REQUIREMENT: Given the records below, would you repeat exactly the lines that begin at the one containing "setup path before" and end at the one containing "the ends: 2", inclusive?

EXERCISE MATERIALS:
===== config.mk =====
export PLATFORM = sky130hd
export DESIGN_NAME = fetch_queue
export DESIGN_NICKNAME = d
export VERILOG_FILES = /design/src/rtl/fetch_queue.sv
export SDC_FILE = /design/constraint.sdc
export NUM_CORES = 1
export LEC_CHECK = 0
export CAP_MARGIN = 20
export CORE_MARGIN = 1
export CORE_UTILIZATION = 58
export DETAILED_ROUTE_END_ITERATION = 8
export GPL_ROUTABILITY_DRIVEN = 0
export HOLD_SLACK_MARGIN = 0.15
export PLACE_DENSITY = 0.89
export SLEW_MARGIN = 20
export SYNTH_ARGS = -nofsm -noshare
export SYNTH_HDL_FRONTEND = slang
export SYNTH_SLANG_ARGS = --single-unit

===== constraint.sdc =====
create_clock -name clk -period 16.7 [get_ports clk]
set_clock_uncertainty 0.1 [all_clocks]
set_input_delay 2.505 -clock clk [delete_from_list [all_inputs] [get_ports clk]]
set_output_delay 2.505 -clock clk [all_outputs]
set_load 0.05 [all_outputs]

===== src/rtl/fetch_queue.sv =====
// Instruction-fetch front end: PC generation, memory request handshake and
// an in-order instruction queue feeding decode, with jump flush support.
module fetch_queue #(
  parameter int ADDR_W = 32,
  parameter int INST_W = 32,
  parameter int DEPTH = 4,
  parameter logic [ADDR_W-1:0] RESET_PC = '0,
  parameter logic [ADDR_W-1:0] PC_STEP = ADDR_W'(4)
) (
  input  logic                     clk,
  input  logic                     rst,
  output logic                     mem_req_o,
  output logic [ADDR_W-1:0]        mem_addr_o,
  input  logic                     mem_gnt_i,
  input  logic                     mem_rvalid_i,
  input  logic [INST_W-1:0]        mem_rdata_i,
  input  logic                     jump_flag_i,
  input  logic [ADDR_W-1:0]        jump_addr_i,
  output logic                     id_valid_o,
  input  logic                     id_ready_i,
  output logic [INST_W-1:0]        id_inst_o,
  output logic [ADDR_W-1:0]        id_pc_o,
  output logic [$clog2(DEPTH):0]   occupancy_o
);

  localparam int PW = $clog2(DEPTH);
  localparam int CW = PW + 1;
  typedef logic [PW-1:0] ptr_t;
  typedef logic [CW-1:0] cnt_t;
  localparam cnt_t DEPTH_C = cnt_t'(DEPTH);

  logic [ADDR_W-1:0] pc_q, pc_d;
  logic [ADDR_W-1:0] epc_q [DEPTH];
  logic [ADDR_W-1:0] epc_d [DEPTH];
  logic [INST_W-1:0] einst_q [DEPTH];
  logic [INST_W-1:0] einst_d [DEPTH];
  logic [DEPTH-1:0]  efill_q, efill_d;
  ptr_t head_q, head_d;
  ptr_t alloc_q, alloc_d;
  ptr_t fill_q, fill_d;
  cnt_t cnt_q, cnt_d;
  cnt_t pend_q, pend_d;
  cnt_t drop_q, drop_d;

  logic grant, pop, resp_ok, credit;

  // drop_q slots stay reserved until memory pays back wrong-path responses
  assign credit = ({1'b0, cnt_q} + {1'b0, drop_q}) < {1'b0, DEPTH_C};
  assign mem_req_o = !rst && !jump_flag_i && credit;
  assign mem_addr_o = pc_q;

  assign id_valid_o = efill_q[head_q] && (cnt_q != '0) && !jump_flag_i;
  assign id_inst_o = einst_q[head_q];
  assign id_pc_o = epc_q[head_q];
  assign occupancy_o = cnt_q;

  assign grant = mem_req_o && mem_gnt_i;
  assign pop = id_valid_o && id_ready_i;
  assign resp_ok = mem_rvalid_i && ((pend_q != '0) || (drop_q != '0));

  always_comb begin
    pc_d = pc_q;
    epc_d = epc_q;
    einst_d = einst_q;
    efill_d = efill_q;
    head_d = head_q;
    alloc_d = alloc_q;
    fill_d = fill_q;
    cnt_d = cnt_q;
    pend_d = pend_q;
    drop_d = drop_q;
    if (jump_flag_i) begin
      pc_d = jump_addr_i;
      head_d = '0;
      alloc_d = '0;
      fill_d = '0;
      cnt_d = '0;
      pend_d = '0;
      drop_d = drop_q + pend_q - cnt_t'(resp_ok);
    end else begin
      if (grant) begin
        epc_d[alloc_q] = pc_q;
        efill_d[alloc_q] = 1'b0;
        alloc_d = alloc_q + ptr_t'(1);
        pc_d = pc_q + PC_STEP;
      end
      if (resp_ok) begin
        if (drop_q != '0) begin
          drop_d = drop_q - cnt_t'(1);
        end else begin
          einst_d[fill_q] = mem_rdata_i;
          efill_d[fill_q] = 1'b1;
          fill_d = fill_q + ptr_t'(1);
        end
      end
      if (pop) begin
        head_d = head_q + ptr_t'(1);
      end
      cnt_d = cnt_q + cnt_t'(grant) - cnt_t'(pop);
      pend_d = pend_q + cnt_t'(grant)
             - cnt_t'(resp_ok && (drop_q == '0));
    end
  end

  always_ff @(posedge clk or posedge rst) begin
    if (rst) begin
      pc_q <= RESET_PC;
      for (int i = 0; i < DEPTH; i++) begin
        epc_q[i] <= '0;
        einst_q[i] <= '0;
      end
      efill_q <= '0;
      head_q <= '0;
      alloc_q <= '0;
      fill_q <= '0;
      cnt_q <= '0;
      pend_q <= '0;
      drop_q <= '0;
    end else begin
      pc_q <= pc_d;
      epc_q <= epc_d;
      einst_q <= einst_d;
      efill_q <= efill_d;
      head_q <= head_d;
      alloc_q <= alloc_d;
      fill_q <= fill_d;
      cnt_q <= cnt_d;
      pend_q <= pend_d;
      drop_q <= drop_d;
    end
  end

endmodule


=== Word-level counts from Yosys, hierarchy flattened ===
Cells that the tools add are included.

* Flip-flop bits (word level): 307
* Bits of input ports: 70
* Output and inout bits: 101
* Logic and storage cells: 111

* Add/sub/neg operators: 12
* Magnitude comparators: 11
* Equal/unequal tests: 1
* Muxes and demuxes: 36
* Bitwise logic cells: 8
* Reduce and logical (&&, ||, !) cells: 27

{| class="wikitable"
|+ Operator list
! operator !! count
|-
| 128-bit bitwise mux || 2
|-
| 32-bit 2-to-1 mux || 8
|-
| 32-bit binary-select mux with 2-bit select || 2
|-
| 32-bit demux with 2-bit select || 2
|-
| 32-bit by 3-bit adder with 32-bit output, second input constant || 1
|-
| 4-bit 2-to-1 mux || 4
|-
| 3-bit 2-to-1 mux || 5
|-
| 2-bit 2-to-1 mux || 7
|-
| 1-bit logical AND || 12
|-
| 3-bit >= comparator, second input constant || 3
|-
| 2-bit by 3-bit less-than comparator with 1-bit output, second input constant || 3
|-
| 2-bit NOT with 3-bit output || 3
|-
| 3-bit nonzero test || 3
|-
| 3-bit by 1-bit subtractor with 3-bit output || 3
|-
| 2-bit nonzero test || 4
|-
| 2-bit by 1-bit adder with 2-bit output, second input constant || 3
|-
| 3-bit by 1-bit adder with 3-bit output || 2
|-
| 3-bit by 1-bit less-than comparator with 1-bit output, second input constant || 2
|-
| 2-bit AND reduction || 3
|-
| 3-bit by 3-bit adder with 4-bit output || 1
|-
| 4-bit AND || 1
|-
| 1-bit demux with 2-bit select || 2
|-
| 2-bit by 1-bit >= comparator with 1-bit output, second input constant || 2
|-
| 4-bit by 3-bit less-than comparator with 1-bit output, second input constant || 1
|-
| 12 further kinds || 16
|}

=== Logic depth before layout (Yosys ltp) ===
Gate-level depths: netlist (run 1).

* Depth in word-level cells: 11
* Gate-level depth with buffers: 13
* Mapped depth without buffers: 12

=== Worst setup path before layout (run 1) ===
OpenSTA, ideal clock, no wires.

* Path kind: input -> output
* From: input jump_flag_i
* To: output id_valid_o
* Arrival time: 3.865 ns
* Data required time: 14.095 ns
* Setup slack: 10.230 ns
* Stages on the path: 2
* Path buffers: 1
* Cell sequence: buf_2 -> nor3b_1

* Word-level cells in the longest chain between the ends: 2

{| class="wikitable"
|+ RTL lines
! what !! RTL line !! text
|-
| from (decl) || 17 || <nowiki>input logic jump_flag_i,</nowiki>
|-
| 1-bit logical NOT || 52 || <nowiki>assign id_valid_o = efill_q[head_q] && (cnt_q != '0) && !jump_flag_i;</nowiki>
|-
| 1-bit logical AND || 52 ||
|-
| to (decl) || 19 || <nowiki>output logic id_valid_o,</nowiki>
|}

No other way between the ends.

=== Worst setup path in the final report (run 1) ===
* From: input rst
* To: output mem_req_o

* Word-level cells in the longest chain between the ends: 3

{| class="wikitable"
|+ RTL lines
! what !! RTL line !! text
|-
| from (decl) || 11 || <nowiki>input logic rst,</nowiki>
|-
| 1-bit logical NOT (no line) || n/a ||
|-
| 1-bit logical AND (2 in series) || 49 || <nowiki>assign mem_req_o = !rst && !jump_flag_i && credit;</nowiki>
|-
| to (decl) || 12 || <nowiki>output logic mem_req_o,</nowiki>
|}

No other way between the ends.

==> flow_metrics.tcl, run 1 <==
set metrics [dict create \
    status "finished clean" \
    dp_worst_setup_slack_ns 9.850 \
    die_h_um 157.6 \
    grt_setup_unrepaired "no" \
    cts.path.max_buffers 3 \
    fmax_ghz 0.1445 \
    synthTopCellsByArea "dfrtp_1 55%, mux2_2 20%, mux4_2 10%, ha_1 1.8%, buf_2 1.5%" \
    dpl.hpwl_um 19410 \
    final.setup.tns_ns 0 \
    setup_viol_count_final 0 \
    criticalPathCategory "in -> out" \
    total_leakage_power_nw 7.810 \
    synthSimpleGateAreaFrac 0.05151 \
    cp.arrival_ns 4.32 \
    end_kind "primary output" \
    synth_seq_cells 307 \
    synth.area.mux_share 0.3094 \
    design_area_um2 17010 \
    numCtsBuffers 34 \
    portBuffers 170 \
    initial_utilization 0.5946 \
    synth_cells 961 \
    worst_slack_ns 9.777 \
    hold_path_depth 1 \
    instances_no_fill 1455 \
    finalPower_mw 2.396 \
    power_density_nw_per_um2 140.9 \
    grt_pass1_wl_um 49730 \
    synthXorXnorAreaFrac 0.01123 \
    avgSynthCellArea_um2 14.61 \
    crit_path_start_kind "input pin" \
    synthArstFlopShare 1.000 \
    ys_types 44 \
    wirelength_um 31030 \
    syn_area_um2 14040 \
    antennaDiodeCount 0 \
    ys_seq_area_frac 0.5472 \
    yosys.area.top_type_share 0.5472 \
    die-width_um 157.6 \
    drc 0 \
    worst_slew_pin_slew_ns 0.9856 \
    ir_drop_uv 142.5 \
    slew_violations 0 \
    synth_top_family_by_area "multiplexers" \
    ys_warn_count 0 \
    maxCapViolCount 0 \
    drtIter0Drc 695 \
    cp_max_fo 2 \
    critPathRequiredTime_ns 14.10 \
    nets 1206 \
    utilization 0.7202 \
    drt_first_pass_iters 5 \
    placeableCoreArea_um2 23610 \
    grt-ovfl-total 0 \
    post_cts_buffers 0 \
    dp.cells 1396 \
    cts_hold_buf 0 \
    timing.slew.headroom 0.3429 \
    clk_latency_ns 0.50 \
    hold_class "reg -> reg" \
    htree_num_levels 2 \
    die-area_um2 24830 \
    grt_antenna_before_repair 0 \
    multiInputGateArea_um2 5963 \
    regArea_um2 7687 \
    rows 56 \
    synth_edf_count 0 \
    synth_top_area_cell "dfrtp_1" \
    period_minus_slack_ns 6.923 \
    drive_gt1_frac 0.3512 \
    grt_pass1_vias 9274 \
    cts-root-buf "clkbuf_16" \
    whs_ns 0.3767 \
    routedWlPerCell_um 21.33 \
    tritoncts "yes" \
    ant_nets 0 \
    cts_resized 0 \
    r2r_cells 11 \
    globalRouteTotalUtil 0.2626 \
    clkTransAtPathRegs_ns 0.06 \
    dpl_cell_area_um2 15940 \
    ios 171 \
    synthAdderAreaFrac 0.02210 \
    synth_ff_type "dfrtp_1" \
    via_per_inst 5.979 \
    synth-compound-area-share 0.03048 \
    cts.sinks 307 \
    vias 8700 \
    nFillCells 1515 \
    min_period_over_period 0.4145 \
    syn_nets 1054 \
    finalHoldViolCount 0 \
    grt_start_max_net_pins 187 \
    area.growth.synth_to_final_pct 21.13 \
]
[kinds of logic (layout without fill, tap and decap cells)]
family	after synthesis	in the layout
buffers and inverters	86	261
XOR/XNOR	18	18
adder cells (fa/ha/maj)	23	23
flip-flops	307	307
AO/OA/AOI/OAI	67	67
AND/OR/NAND/NOR	139	139
multiplexers	321	321
[where the power goes]
group	internal (mW)	total, mW	switching, mW
registers	0.863	0.945	0.0816
clock network	0.422	0.713	0.291
logic	0.313	0.738	0.424
total	1.60	2.40	0.797
[metal layers]
metal	GRT usage	part of all wire	routed length [um]
met5	0	0	0
met4	0.06426	0.015	453
met3	0.06050	0.072	2247
met2	0.4381	0.50	15370
met1	0.3504	0.42	12950
[final timing paths]
check / slack (ns) / end / start
worst min register to register: 0.38 / efill_q[0]$_DFFE_PP0N_ / efill_q[0]$_DFFE_PP0N_
worst max register to register: 12.66 / occupancy_o[2]$_DFF_PP0_ / head_q[0]$_DFFE_PP0P_
worst min-delay path: 0.38 / efill_q[0]$_DFFE_PP0N_ / efill_q[0]$_DFFE_PP0N_
max in group asynchronous: 12.48 / epc_q[50]$_DFFE_PP0P_ / rst
min in group asynchronous: 2.54 / einst_q[113]$_DFFE_PP0P_ / rst
worst max-delay path: 9.78 / mem_req_o / rst
[area by class of cell]
| class | count | area share |
|---|---|---|
| clock inverter | 14 | 0.006327 |
| tap | 319 | 0.02347 |
| multi-input combinational | 568 | 0.3506 |
| clock buffer | 45 | 0.05665 |
| inverter | 19 | 0.004635 |
| sequential | 307 | 0.4520 |
| timing repair buffer | 183 | 0.1062 |
[Yosys cell counts (all sizes together), types with 6 or more instances]
cell and number:
a21oi 7, a221o 6, and3 11, buf 54, clkbuf 13, dfrtp 307, ha 20, inv 19
mux2 254, mux4 65, nand2 48, nand3 13, nand4 17, nor2 25, nor3 7, o21ai 30
xnor2 11, xor2 7
[registers in the layout, summed over array words and instances, names as in the netlist]
name and count:
alloc_q 2, pend_q 3, efill_q 4, head_q 2, occupancy_o 3, einst_q 128, mem_addr_o 32, epc_q 128
fill_q 2, drop_q 3
[critical path, cell delays in order]
cell,delay [ns]
clkdlybuf4s50_1,0.52
nor3_1,0.29
and3_1,0.21
clkdlybuf4s50_1,0.80
[cell usage in the layout (no fill, tap or decap), drive strengths merged, types with 2 or more instances in the layout]
| cell | instances |
|---|---|
| dfrtp | 307 |
| mux2 | 254 |
| clkdlybuf4s50 | 169 |
| mux4 | 65 |
| nand2 | 48 |
| clkbuf | 45 |
| o21ai | 30 |
| nor2 | 25 |
| ha | 20 |
| inv | 20 |
| nand4 | 17 |
| buf | 14 |
| nand3 | 13 |
| xnor2 | 11 |
| and3 | 11 |
| clkinv | 10 |
| nor3 | 7 |
| a21oi | 7 |
| xor2 | 7 |
| a221o | 6 |
| a21o | 5 |
| o211ai | 5 |
| a31oi | 4 |
| nor4 | 4 |
| nor2b | 3 |
| or3 | 3 |
| fa | 3 |
| and2 | 3 |
| nor3b | 2 |
| mux2i | 2 |
| o31ai | 2 |
| o311ai | 2 |
| a32oi | 2 |
| a31o | 2 |
| clkinvlp | 2 |
Power figures use the tool's default switching activity.
==> run 2, diff against run 1 <==
Settings changed: CORE_UTILIZATION 58 to 56, PLACE_DENSITY 0.89 to 0.86.
Clock period 16.7 ns to 6.5 ns, I/O delays scaled along.
==> run 2 against run 1 <==
Utilization decreased by 2.5 points. Register-to-register slack worse by 9.7 ns. Worst hold slack got worse by 0.0020 ns. Global-route usage fell by 1.5 points. Non-clock buffer count grew 3. Clock-buffer cell count rose by 6. Combinational power rose to 2.6 times the previous value. Via count increased by 0.14%. Cell count grew 0.34%. Worst setup slack got worse by 7.6 ns. Power rose to 2.6 times the previous value. Flip-flop and latch count stayed put. Critical endpoint is now id_inst_o[24]. Largest cell class unchanged. Highest routed layer is now met5.
==> flow_metrics.tcl, run 2 (same netlist as run 1, synthesis figures left out) <==
set metrics [dict create \
    grt_setup_unrepaired "no" \
    drive_gt1_frac 0.3468 \
    max_stage_delay_ns 0.94 \
    die-width_um 160.3 \
    min_period_over_period 0.6641 \
    status "finished clean" \
    cts_resized 0 \
    grt_pass1_vias 9193 \
    antennaDiodeCount 0 \
    period_minus_slack_ns 4.317 \
    rows 57 \
    ant_nets 0 \
    cts-root-buf "clkbuf_16" \
    globalRouteTotalUtil 0.2478 \
    critPathBufInv 2 \
    clkTransAtPathRegs_ns 0.06 \
    final.setup.tns_ns 0 \
    placeableCoreArea_um2 24460 \
    drt_first_pass_iters 6 \
    setup_viol_count_final 0 \
    vias 8712 \
    crit_path_start_kind "register" \
    grt_start_max_net_pins 155 \
    fmax_ghz 0.2317 \
    grt_antenna_before_repair 3 \
    clk_latency_ns 0.50 \
    die-area_um2 25710 \
    tritoncts "yes" \
    dpl.hpwl_um 19180 \
    routedWlPerCell_um 20.97 \
    final_cell_mix "305 x dfrtp_1, 254 x mux2_2, 169 x clkdlybuf4s50_1" \
    maxCapViolCount 0 \
    ir_drop_uv 271.1 \
    end_kind "primary output" \
    critPathRequiredTime_ns 5.42 \
    r2r_slack_ns 2.95 \
    power_density_nw_per_um2 360.0 \
    whs_ns 0.3747 \
    path_delay_family "buffers and inverters" \
    worst_slew_pin_slew_ns 0.9838 \
    initial_utilization 0.5739 \
    ios 171 \
    numCtsBuffers 34 \
    die_h_um 160.3 \
    grt_pass1_wl_um 49910 \
    timing.slew.headroom 0.3425 \
    worst_path_max_delay_cell "dfrtp_2" \
    htree_num_levels 2 \
    area.growth.synth_to_final_pct 21.16 \
    cts_hold_buf 0 \
    cts.sinks 307 \
    drc 0 \
    drtIter0Drc 546 \
    hold_class "reg -> reg" \
    total_leakage_power_nw 7.805 \
    wirelength_um 30620 \
    cp_cell_sequence "buf_4, mux4_2, clkdlybuf4s50_1" \
    post_cts_buffers 0 \
    criticalPathCategory "reg -> out" \
    final_common_cell "dfrtp_1" \
    worst_slack_ns 2.183 \
    cp_max_fo 36 \
    cp.arrival_ns 3.24 \
    portBuffers 170 \
    via_per_inst 5.967 \
    grt-ovfl-total 0 \
    nets 1209 \
    finalHoldViolCount 0 \
    dp_worst_setup_slack_ns 2.443 \
    slew_violations 0 \
    cts.path.max_buffers 3 \
]
## run 2: changes by cell type in the layout (fill, tap and decap cells not counted), sizes merged
cell,previous run,this run
clkinv,10,3
clkbuf,45,51
buf,14,17
clkinvlp,2,1
inv,20,19
## run 2: metal layers
layer | vias to the layer above | global-route usage | share of wire | wire length (um)
li1 | 3836 | - | - | -
met5 | - | 0 | 0.00088 | 27
met3 | 45 | 0.06663 | 0.079 | 2408
met1 | 4547 | 0.3331 | 0.42 | 12860
met4 | 4 | 0.07143 | 0.020 | 617
met2 | 280 | 0.3994 | 0.48 | 14710
## run 2: metrics by stage
stage	power, mW	utilization	area (um2)	std cells
final	6.124	0.6954	17010	1460
after global placement	4.292	0.6524	15960	1404
after CTS	6.180	0.6954	17010	1460
after detailed placement	4.347	0.6524	15960	1404
after global routing	6.372	0.6954	17010	1460
after floorplan	3.747	-	14040	961
## run 2: power by group
part | internal [mW] | switching [mW] | leakage (nW) | total [mW]
Sequential | 2.22 | 0.206 | 4.13 | 2.42
Clock | 1.09 | 0.719 | 0.517 | 1.81
Combinational | 0.804 | 1.08 | 3.16 | 1.89
## run 2: cell type report
type / instances / area (um2)
Sequential cell: 307 / 7687
Fill cell: 1642 / 7452
Multi-Input combinational cell: 568 / 5963
Timing Repair Buffer: 186 / 1829
Clock buffer: 51 / 996.0
Tap cell: 324 / 405.4
Inverter: 19 / 75.07
Clock inverter: 5 / 53.80
## run 2: final timing paths
| path | start | endpoint | depth (start not counted) |
|---|---|---|---|
| min | epc_q[90]$_DFFE_PP0P_ | epc_q[90]$_DFFE_PP0P_ | 2 |
| min in group asynchronous | rst | drop_q[0]$_DFFE_PP0P_ | 2 |
| min reg2reg | epc_q[90]$_DFFE_PP0P_ | epc_q[90]$_DFFE_PP0P_ | 2 |
| max reg2reg | head_q[0]$_DFFE_PP0P_ | occupancy_o[2]$_DFF_PP0_ | 11 |
| max | head_q[1]$_DFFE_PP0P_ | id_inst_o[24] | 3 |
| max in group asynchronous | rst | epc_q[108]$_DFFE_PP0P_ | 3 |
## run 2: worst reg2reg max path, stage by stage, from the launching register on
cell and delay [ns]:
dfrtp_4 0.63, buf_4 0.54, mux4_2 0.57, nor3b_1 0.17, and2_1 0.24, ha_1 0.30, inv_1 0.06, ha_1 0.13
inv_1 0.05, fa_1 0.37, xnor2_1 0.19, nor2_1 0.06
==> run 3, diff against run 2 <==
Clock period 6.5 ns to 4.2 ns, I/O delays scaled along.
==> run 3 against run 2 <==
Utilization up 0.94 points. First-iteration DRC count up 24%. Largest cell class unchanged. Critical endpoint is now id_pc_o[8]. Worst setup slack worse by 1.6 ns. Largest power group unchanged.
==> flow_metrics.tcl, run 3 (same netlist as run 1, synthesis figures left out) <==
set metrics [dict create \
    grt_start_max_net_pins 93 \
    cp.arrival_ns 2.84 \
    grt_setup_unrepaired "no" \
    grt-ovfl-total 0 \
    grt_pass1_wl_um 50890 \
    dp.cells 1413 \
    grt_antenna_before_repair 1 \
    critPathRequiredTime_ns 3.47 \
    portBuffers 170 \
    die_h_um 160.3 \
    drtIter0Drc 679 \
    cp_max_fo 16 \
    antennaDiodeCount 0 \
    final_cell_mix "305 x dfrtp_1, 254 x mux2_2, 169 x clkdlybuf4s50_1" \
    tritoncts "yes" \
    numCtsBuffers 34 \
    post_cts_buffers 0 \
    min_period_over_period 0.8493 \
    die-width_um 160.3 \
    instances_no_fill 1475 \
    status "finished clean" \
    utilization 0.7048 \
    cts-root-buf "clkbuf_16" \
    total_leakage_power_nw 7.920 \
    crit_path_start_kind "register" \
    finalHoldViolCount 0 \
    cts_hold_buf 0 \
    initial_utilization 0.5739 \
    drive_gt1_frac 0.3579 \
    fmax_ghz 0.2803 \
    whs_ns 0.3801 \
    drc 0 \
    placeableCoreArea_um2 24460 \
    htree_num_levels 2 \
    globalRouteTotalUtil 0.2513 \
    drt_first_pass_iters 5 \
    die-area_um2 25710 \
    hold_class "reg -> reg" \
    wirelength_um 30970 \
    power_density_nw_per_um2 565.2 \
    worst_slack_ns 0.6329 \
    nets 1218 \
    finalPower_mw 9.743 \
    cts_resized 0 \
    cts.path.max_buffers 3 \
    setup_viol_count_final 0 \
    dpl.hpwl_um 19870 \
    via_per_inst 5.901 \
    clk_latency_ns 0.50 \
    final_common_cell "dfrtp_1" \
    cts.sinks 307 \
    period_minus_slack_ns 3.567 \
    routedWlPerCell_um 20.99 \
    criticalPathCategory "reg -> out" \
    timing.slew.headroom 0.4417 \
    grt_pass1_vias 9283 \
    slew_violations 0 \
    ir_drop_uv 407.9 \
    dp_worst_setup_slack_ns 1.098 \
    maxCapViolCount 0 \
    clkTransAtPathRegs_ns 0.06 \
    area.growth.synth_to_final_pct 22.80 \
    ant_nets 0 \
    ios 171 \
    rows 57 \
    worst_slew_pin_slew_ns 0.8343 \
    end_kind "primary output" \
    vias 8704 \
]
-- run 3: changes by cell type in the layout (fill, tap and decap cells not counted) --
cell        delta
buf_4          +6
clkinv_2       +4
buf_12         +3
clkbuf_1       -3
bufinv_16      +2
clkbuf_16      +2
clkinvlp_4     +2
inv_6          -1
-- run 3: metal layers --
| metal | up-vias | GRT usage | part of all wire |
|---|---|---|---|
| met5 | - | 0.01515 | 0.0018 |
| met4 | 4 | 0.05801 | 0.015 |
| met3 | 43 | 0.06896 | 0.075 |
| met2 | 255 | 0.4101 | 0.49 |
| met1 | 4542 | 0.3363 | 0.42 |
| li1 | 3860 | - | - |
-- run 3: final timing paths --
| kind | start | endpoint | slack, ns | depth (start not counted) |
|---|---|---|---|---|
| worst max-delay path | head_q[0]$_DFFE_PP0P_ | id_pc_o[8] | 0.63 | 3 |
| worst min-delay path | epc_q[61]$_DFFE_PP0P_ | epc_q[61]$_DFFE_PP0P_ | 0.38 | 2 |
| worst max register to register | head_q[0]$_DFFE_PP0P_ | occupancy_o[2]$_DFF_PP0_ | 1.30 | 10 |
| worst min register to register | epc_q[61]$_DFFE_PP0P_ | epc_q[61]$_DFFE_PP0P_ | 0.38 | 2 |
| max in group asynchronous | rst | epc_q[10]$_DFFE_PP0P_ | 2.51 | 3 |
| min in group asynchronous | rst | drop_q[2]$_DFFE_PP0P_ | 0.52 | 2 |
-- run 3: layout make-up --
cell class	instances	area (um2)
clock buffers	50	1035
clock inverters	12	140.1
fillers	1598	7222
inverters	19	75.07
multi-input cells	568	5963
flip-flops and latches	307	7687
well taps	324	405.4
repair buffers	195	1934
-- run 3: through the flow --
| stage | setup TNS (ns) | area, um2 |
|---|---|---|
| after floorplan | -188.79 | 14040 |
| after global routing | 0 | 17240 |
| after CTS | 0 | 17240 |
| after detailed placement | 0 | 16070 |
| after global placement | 0 | 16070 |
| final | 0 | 17240 |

EXERCISE RESPONSE:
=== Worst setup path before layout (run 1) ===
OpenSTA, ideal clock, no wires.

* Path kind: input -> output
* From: input jump_flag_i
* To: output id_valid_o
* Arrival time: 3.865 ns
* Data required time: 14.095 ns
* Setup slack: 10.230 ns
* Stages on the path: 2
* Path buffers: 1
* Cell sequence: buf_2 -> nor3b_1

* Word-level cells in the longest chain between the ends: 2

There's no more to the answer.